*What to work on*: Copy each line of the following material that has the string "vectorSpan".

*Input*:
$ cat src/hw/busTypes.sv
`default_nettype none

package busTypes;

    // ##############################
    // cpu side
    // ##############################

    // one bus cycle as seen by the board.
    typedef struct packed {
        logic        strobe;     // high for the single cycle of an access.
        logic        write;
        logic [1:0]  dsN;        // upper byte on bit 1, lower byte on bit 0.
        logic [23:0] wordAddr;
        logic [15:0] writeData;
    } cpuReqT;

    // active-low region selects.
    typedef struct packed {
        logic workN;
        logic romN;
        logic screenN;
        logic colorN;
        logic ioN;
        logic objectN;
        logic soundN;
        logic extensionN;
        logic ssSaveN;
        logic ssResetN;
        logic ssVecN;
    } chipSelectsT;

    // ##############################
    // sound side
    // ##############################

    typedef struct packed {
        logic [2:0] fifoCount;
        logic       fifoFull;
        logic       fifoEmpty;
    } soundStatusT;

endpackage

`default_nettype wire

$ cat src/hw/systemConsts.sv
`default_nettype none

package systemConsts;

    // ##############################
    // boards
    // ##############################

    // board selected by the top level. gameNone parks the decoder.
    typedef enum logic [2:0] {
        gameNone    = 3'd0,
        gameFinalb  = 3'd1,
        gameDinorex = 3'd2,
        gameQjinsei = 3'd3,
        gameLiquidk = 3'd4
    } gameT;

    // ##############################
    // fixed map locations
    // ##############################

    // word addresses below this hold the reset vectors.
    localparam logic [23:0] vectorSpan = 24'd16;

    // the two interrupt vector words taken over by the save-state engine.
    localparam logic [23:0] intVectorLo = 24'h00007c;
    localparam logic [23:0] intVectorHi = 24'h00007e;

    // upper 16 address bits of the save-state window.
    localparam logic [15:0] saveWindowPage = 16'hff00;

    // width of the command byte handed to the sound side.
    localparam int soundByteBits = 8;

endpackage

`default_nettype wire

$ cat src/hw/addressTranslator.sv
`timescale 1ns/10ps
`default_nettype none

module addressTranslator (
    input  systemConsts::gameT    game,
    input  logic [1:0]            dsN,
    input  logic [23:0]           wordAddr,
    input  logic                  ssRestart,
    output busTypes::chipSelectsT selects
);

    logic knownGame;
    logic isIntVector;

    assign knownGame = game inside {systemConsts::gameFinalb, systemConsts::gameDinorex,
                                    systemConsts::gameQjinsei, systemConsts::gameLiquidk};

    assign isIntVector = (wordAddr == systemConsts::intVectorLo) ||
                         (wordAddr == systemConsts::intVectorHi);

    always_comb begin
        selects = '1;                                       // nothing selected.

        if (!(&dsN) && knownGame) begin
            // ##############################
            // save-state overrides
            // ##############################
            if (wordAddr < systemConsts::vectorSpan) begin
                if (ssRestart) begin
                    selects.ssResetN = 1'b0;
                end else begin
                    selects.romN = 1'b0;
                end
            end else if (isIntVector && game != systemConsts::gameLiquidk) begin
                selects.ssVecN = 1'b0;                      // liquid kids keeps its own vectors.
            end else if (wordAddr[23:8] == systemConsts::saveWindowPage) begin
                selects.ssSaveN = 1'b0;
            end else begin
                // ##############################
                // per game maps
                // ##############################
                case (game)
                    systemConsts::gameFinalb: begin
                        casez (wordAddr)
                            24'h0?????: selects.romN = 1'b0;
                            24'h1?????: selects.workN = 1'b0;
                            24'h2?????: selects.colorN = 1'b0;
                            24'h30????: selects.ioN = 1'b0;
                            24'h32????: selects.soundN = 1'b0;
                            24'h8?????: selects.screenN = 1'b0;
                            24'h9?????: selects.objectN = 1'b0;
                            default: ;
                        endcase
                    end

                    systemConsts::gameDinorex: begin
                        casez (wordAddr)
                            24'h0?????: selects.romN = 1'b0;
                            24'h1?????: selects.romN = 1'b0;
                            24'h2?????: selects.romN = 1'b0;    // third rom bank.
                            24'h30????: selects.ioN = 1'b0;
                            24'h4?????: selects.extensionN = 1'b0;
                            24'h5?????: selects.colorN = 1'b0;
                            24'h6?????: selects.workN = 1'b0;
                            24'h8?????: selects.objectN = 1'b0;
                            24'h9?????: selects.screenN = 1'b0;
                            24'ha0????: selects.soundN = 1'b0;
                            default: ;
                        endcase
                    end

                    systemConsts::gameQjinsei: begin
                        casez (wordAddr)
                            24'h0?????: selects.romN = 1'b0;
                            24'h1?????: selects.romN = 1'b0;
                            24'h20????: selects.soundN = 1'b0;
                            24'h3?????: selects.workN = 1'b0;
                            24'h6?????: selects.extensionN = 1'b0;
                            24'h7?????: selects.colorN = 1'b0;
                            24'h8?????: selects.screenN = 1'b0;
                            24'h9?????: selects.objectN = 1'b0;
                            24'hb0????: selects.ioN = 1'b0;
                            default: ;
                        endcase
                    end

                    systemConsts::gameLiquidk: begin
                        casez (wordAddr)
                            24'h0?????: selects.romN = 1'b0;
                            24'h1?????: selects.workN = 1'b0;
                            24'h2?????: selects.colorN = 1'b0;
                            24'h30????: selects.ioN = 1'b0;
                            24'h32????: selects.soundN = 1'b0;
                            24'h8?????: selects.screenN = 1'b0;
                            24'h9?????: selects.objectN = 1'b0;
                            default: ;
                        endcase
                    end

                    default: begin
                    end
                endcase
            end
        end
    end

endmodule

`default_nettype wire

$ cat config.mk
export PLATFORM = sky130hd
export DESIGN_NAME = addressTranslator
export DESIGN_NICKNAME = d
export VERILOG_FILES = /design/src/hw/busTypes.sv /design/src/hw/systemConsts.sv /design/src/hw/addressTranslator.sv
export SDC_FILE = /design/constraint.sdc
export NUM_CORES = 1
export LEC_CHECK = 0
export ABC_CLOCK_PERIOD_IN_PS = 1600
export BUFFER_PORTS_ARGS = -buffer_cell sky130_fd_sc_hd__buf_2
export CAP_MARGIN = 40
export CORE_MARGIN = 8
export CORE_UTILIZATION = 25
export DETAILED_ROUTE_END_ITERATION = 6
export SLEW_MARGIN = 0
export SYNTH_ARGS = -nofsm -noshare
export SYNTH_HDL_FRONTEND = slang
export SYNTH_SLANG_ARGS = --single-unit
$ cat constraint.sdc
create_clock -name vclk -period 1.6
set_input_delay 0.08 -clock vclk [all_inputs]
set_output_delay 0.08 -clock vclk [all_outputs]
set_load 0.01 [all_outputs]
==> results of run 1 <==
through the flow:
stage | hold slack [ns] | setup TNS, ns
detailed placement | 0.415 | -0.0322
CTS | 0.416 | 0
global route | 0.449 | -0.0139
finish | 0.414 | 0
global placement | 0.420 | -0.0139
floorplan | 0.226 | 0
what timing repair did:
item                       in CTS  in global routing
resized for setup               0                  5
setup endpoints to repair       2                  2
setup buffers                   1                  0
pin swaps                       1                  0
how the worst max path moves through the flow:
| stage | startpoint | to | slack [ns] | depth (start not counted) |
|---|---|---|---|---|
| floorplan | wordAddr[21] | selects[9] | 0.27 | 6 |
| CTS | wordAddr[6] | selects[9] | 0.02 | 7 |
| finish | wordAddr[6] | selects[9] | 0.05 | 7 |
| global placement | wordAddr[18] | selects[9] | -0.01 | 6 |
| global route | wordAddr[6] | selects[9] | -0.01 | 7 |
| detailed placement | game[1] | selects[8] | -0.02 | 6 |
layout by cell type (no fill, tap or decap), types with 2 or more instances in the layout:
cell	synthesis	final
xnor2_1	3	3
buf_2	2	40
nand3_1	5	5
buf_4	0	10
nor3b_1	2	2
nor4_1	3	2
nand2_1	4	4
o32a_1	2	2
a21oi_1	5	5
nor4_2	3	3
nor2_1	5	5
inv_1	3	3
nand4_1	5	5
o31a_1	2	2
nor4_4	1	2
nor3_1	6	6
nand2b_1	5	5
cell families after synthesis:
group | Yosys count | share of synthesized area (%)
AO/OA/AOI/OAI | 19 | 25.2
XOR/XNOR | 3 | 4.44
buffers and inverters | 11 | 11.2
AND/OR/NAND/NOR | 51 | 59.2
where the power goes:
group	total [mW]	switching [mW]	internal, mW	leakage, nW
Sequential	0	0	0	0
Clock	0	0	0	0
Combinational	0.217	0.112	0.106	0.349
per-layer routing:
metal  global-route usage [%]  wire [um]
met1                     13.1        970
met2                     17.5       1040
met3                     1.89        145
met4                        0          0
met5                        0          0
cell type report:
class	instances	share of cell area [%]
repair buffers	51	32.9
multi-input cells	73	61.9
inverters	3	1.26
well taps	28	3.91
==> summary.txt, run 1 <==
Global route
  • Global Route Usage Sum: roughly 10%
  • Vias in the first global route: 846
  • Largest net degree at the start of global routing: 12
  • Global-route wire length before repair: 3780 um
  • Initial antenna violation count: 0
  • Total grt overflow: 0

Timing
  • Hold Vio Cnt, Final: 0
  • Worst-Margin Slew: approximately 0.42 ns
  • RSZ-0062 raised after global routing: true
  • Max frequency: about 640 MHz
  • Min cycle time layout: ~1.6 ns
  • Final period util: between 90% and 100%
  • Slew Viols, Final: 0
  • Final setup viols: 0
  • Setup ws final: about 0.046 ns
  • Normalized max-slew margin: a little under three quarters

Cells and area
  • Non-filler instance count after layout: roughly 160
  • Final instance area: around 900 um^2
  • Area delta synth->final: 51.6%
  • Clkbuf count: 0
  • Diode count: 0
  • Fin util: 40.2%
  • Layout cells sized above 1: between 40% and 50%
  • Multi-input gate area in the final layout: 556 um^2
  • Reg area: 0 um^2
  • Fillers: around 260
  • NumNets Final: about 160
  • Sequential cells: 0

Yosys
  • Post-synth top area share: 6.34%
  • Seq/Total Area, Yosys: 0%
  • Post-Synthesis Cells: 84
  • Library cells used by synthesis: 38
  • Post-synthesis cell type with the largest combined area: nor4_2
  • Synth warn: 0
  • Syn Nets: roughly 110
  • Most common cell in the synthesized netlist: nor3_1
  • Main area contributors after synthesis: nor4_2, buf_6, nand2b_1
  • Syn Area/Cell: slightly above 7 um^2
  • Synth Cell Area: a little under 600 um^2

Clocking
  • # hold bufs at CTS: 0

Placed design
  • Gp weighted congestion: roughly 0.83
  • I/O Buffers: 40
  • Placed Cells: roughly 150
  • DP Wirelength: between 1500 and 2000 um
  • Area after DPL: approximately 850 um^2
  • Pre-CTS WS: -0.0202 ns

Worst setup path
  • Worst Path Buf+Inv: 3
  • CP max-delay cell: or3_4
  • Setup crit start kind: primary input
  • Path type of the worst setup path: in -> out
  • CP Data Required Time: between 1.5 and 2 ns
  • Max stage delay on crit path: between 0.3 and 0.4 ns
  • Crit path max-delay family: compound AO/OA/AOI/OAI gates
  • Cell Chain, Critical Path: buf_2, or3_4, o31a_1, o31a_1, buf_12, a32oi_2, buf_2
  • Endpoint class of the critical path: output pin
  • Crit Path Max Fanout: 9
  • Worst Path Arrival: 1.47 ns

Power
  • Max VDD drop: 0.0956 mV
  • Total power: between 200 and 250 uW
  • Pwr Density: 242 nW/um^2
  • Leakage power: around 0.35 nW

Floorplanning
  • Placement row count: 17
  • Die Ht: roughly 65 um
  • Initial Utilization: between 20% and 30%
  • Die width: 64.7 um
  • CORE AREA: roughly 2200 um^2
  • Total Die Area: around 4200 um^2
  • Io pins: just over 40

Detailed routing
  • Total number of vias: 836
  • Vias per Instance: ~5.4
  • DRC: 0
  • Detail Route Antenna Nets: 0
  • TritonRoute pass-1 iters: 4
  • Post-Route WL: 2160 um
  • Initial DRC Count: 26
  • WL/cell: about 14 um

Min path
  • Worst hold-check path type: in -> out
  • Hold path start: ssRestart
  • Hold Path Cell Cnt: 3
  • Hold path endpoint: selects[1]

Run
  • Max cap viols: 0

Outcome
  • Status: complete, no violations
(Power assumes the default switching activity.)
==> run 2, diff against run 1 <==
==> constraint.sdc (replaced) <==
create_clock -name vclk -period 1.6
set_input_delay 0.08 -clock vclk [all_inputs]
set_output_delay 0.08 -clock vclk [all_outputs]
set_load 0.005 [all_outputs]
==> run 2 against run 1 <==
Effect of this change: design area down 2.6%; die area stayed put; utilization fell by 1.1 points; critical path type unchanged; worst setup slack got worse by 0.0048 ns; largest cell class unchanged; critical path depth down 1.
==> summary.txt, run 2 (synthesis gave the netlist of run 1 again) <==
Cells and area
  • Final instance area: 873 um^2 (was 897 um^2)
  • Diode count: 0 (unchanged)
  • Area delta synth->final: 47.6% (was 51.6%)
  • NumNets Final: 159 (unchanged)
  • Sequential cells: 0 (unchanged)
  • Reg area: 0 um^2 (unchanged)
  • Commonest non-fill, non-tap cell in the layout: buf_2 (unchanged)
  • Commonest cells after routing, fill and taps aside: buf_2, buf_4, nor3_1 (unchanged)
  • Clkbuf count: 0 (unchanged)
  • Layout cells sized above 1: 48.0% (was 49.6%)

Floorplanning
  • Initial Utilization: 26.5% (unchanged)
  • CORE AREA: 2230 um^2 (unchanged)
  • Die Ht: 64.7 um (unchanged)
  • Die width: 64.7 um (unchanged)
  • Placement row count: 17 (unchanged)
  • Total Die Area: 4180 um^2 (unchanged)
  • Io pins: 41 (unchanged)

Detailed routing
  • Initial DRC Count: 33 (was 26)
  • DR WL met3: 152 um (was 145 um)
  • Total number of vias: 831 (was 836)
  • Detail Route Antenna Nets: 0 (unchanged)
  • Top layer reached by signal wires: met3 (unchanged)
  • DRC: 0 (unchanged)
  • M1 WL: 1050 um (was 970 um)
  • Met2 WL post-DR: 1010 um (was 1040 um)
  • Post-Route WL: 2220 um (was 2160 um)
  • Vias per Instance: 5.36 (was 5.39)
  • WL/cell: 14.3 um (was 13.9 um)
  • TritonRoute pass-1 iters: 4 (unchanged)

Power
  • Pwr Density: 232 nW/um^2 (was 242 nW/um^2)
  • Total power: 202 uW (was 217 uW)
  • Max VDD drop: 0.0894 mV (was 0.0956 mV)
  • Leakage power: 0.337 nW (was 0.349 nW)

Timing
  • Max frequency: 642 MHz (was 644 MHz)
  • Final setup viols: 0 (unchanged)
  • Hold Vio Cnt, Final: 0 (unchanged)
  • Slew Viols, Final: 0 (unchanged)
  • Min cycle time layout: 1.56 ns (was 1.55 ns)
  • RSZ-0062 raised after global routing: true (unchanged)
  • Normalized max-slew margin: 75.7% (was 71.6%)
  • Worst-Margin Slew: 0.362 ns (was 0.423 ns)
  • Final period util: 97.4% (was 97.1%)

Run
  • Max cap viols: 0 (unchanged)

Outcome
  • Status: complete, no violations (unchanged)

Global route
  • Vias in the first global route: 806 (was 846)
  • Global-route wire length before repair: 3550 um (was 3780 um)
  • Initial antenna violation count: 0 (unchanged)
  • Largest net degree at the start of global routing: 12 (unchanged)
  • Total grt overflow: 0 (unchanged)
  • Global Route Usage Sum: 9.51% (was 10.0%)

Worst setup path
  • Cell Chain, Critical Path: buf_2, or4_1, nor4_1, o32a_1, nand3_1, buf_2 (was buf_2, or3_4, o31a_1, o31a_1, buf_12, a32oi_2, buf_2)
  • Endpoint class of the critical path: output pin (unchanged)
  • Most used cell, CP: buf_2
  • Crit path capture: selects[4] (was selects[9])
  • Max stage delay on crit path: 0.60 ns (was 0.38 ns)
  • CP Data Required Time: 1.52 ns (about the same)
  • Worst Path Arrival: 1.48 ns (was 1.47 ns)
  • Setup crit start kind: primary input (unchanged)
  • Crit Path Max Fanout: 3 (was 9)
  • WP depth: 6 (was 7)
  • Crit path max-delay family: simple AND/OR/NAND/NOR gates (was compound AO/OA/AOI/OAI gates)
  • Crit path from: wordAddr[18] (was wordAddr[6])
  • CP max-delay cell: or4_1 (was or3_4)
  • Worst Path Buf+Inv: 2 (was 3)
  • Path type of the worst setup path: in -> out (unchanged)

Placed design
  • Gp weighted congestion: 0.829 (was 0.832)
  • I/O Buffers: 40 (unchanged)
  • Area after DPL: 847 um^2 (unchanged)
  • DP Wirelength: 1710 um (was 1750 um)

Clocking
  • Postcts setup bufs: 0 (was 1)

Min path
  • Worst hold-check path type: in -> out (unchanged)
  • Hold Path Cell Cnt: 3 (unchanged)
[run 2: tightest hold or removal path: stages]
cell and delay [ns]:
buf_2 0.08, nand2_1 0.04, buf_2 0.12
[run 2: repair_timing]
action,in CTS,in global routing
hold buffers,0,0
endpoints found under the setup margin,0,5
gates resized for setup,0,3
[run 2: metrics by stage]
stage          hold slack (ns)  setup TNS (ns)  setup slack (ns)  util [%]  instances
6_report                 0.399               0            0.0414      39.1        155
5_1_grt                  0.439         -0.0401           -0.0205      39.1        155
4_1_cts                  0.402               0            0.0101      37.9        154
3_5_place_dp             0.401               0            0.0122      37.9        154
3_3_place_gp             0.407               0           0.00322      37.9        154
2_1_floorplan            0.201               0             0.317         -         84
[run 2: power by group]
group          internal (mW)  switching, mW
Combinational         0.0976          0.105
Sequential                 0              0
Clock                      0              0
[run 2: worst min path at each step]
stage,from,to,slack [ns]
after global placement,ssRestart,selects[1],0.41
after detailed placement,ssRestart,selects[1],0.40
after floorplan,ssRestart,selects[1],0.20
final,ssRestart,selects[1],0.40
after CTS,ssRestart,selects[1],0.40
after global routing,ssRestart,selects[1],0.44
[run 2: area by class of cell]
type                            count  area (um^2)
Timing Repair Buffer               50          275
Tap cell                           28         35.0
Fill cell                         245         1360
Multi-Input combinational cell     74          552
Inverter                            3         11.3
[run 2: routing by layer]
metal  vias up  GRT usage (%)
met1       374           12.2
met5         -              0
met2        31           16.8
li1        426              -
met4         0              0
met3         0           2.06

*Solution*:
    localparam logic [23:0] vectorSpan = 24'd16;
            if (wordAddr < systemConsts::vectorSpan) begin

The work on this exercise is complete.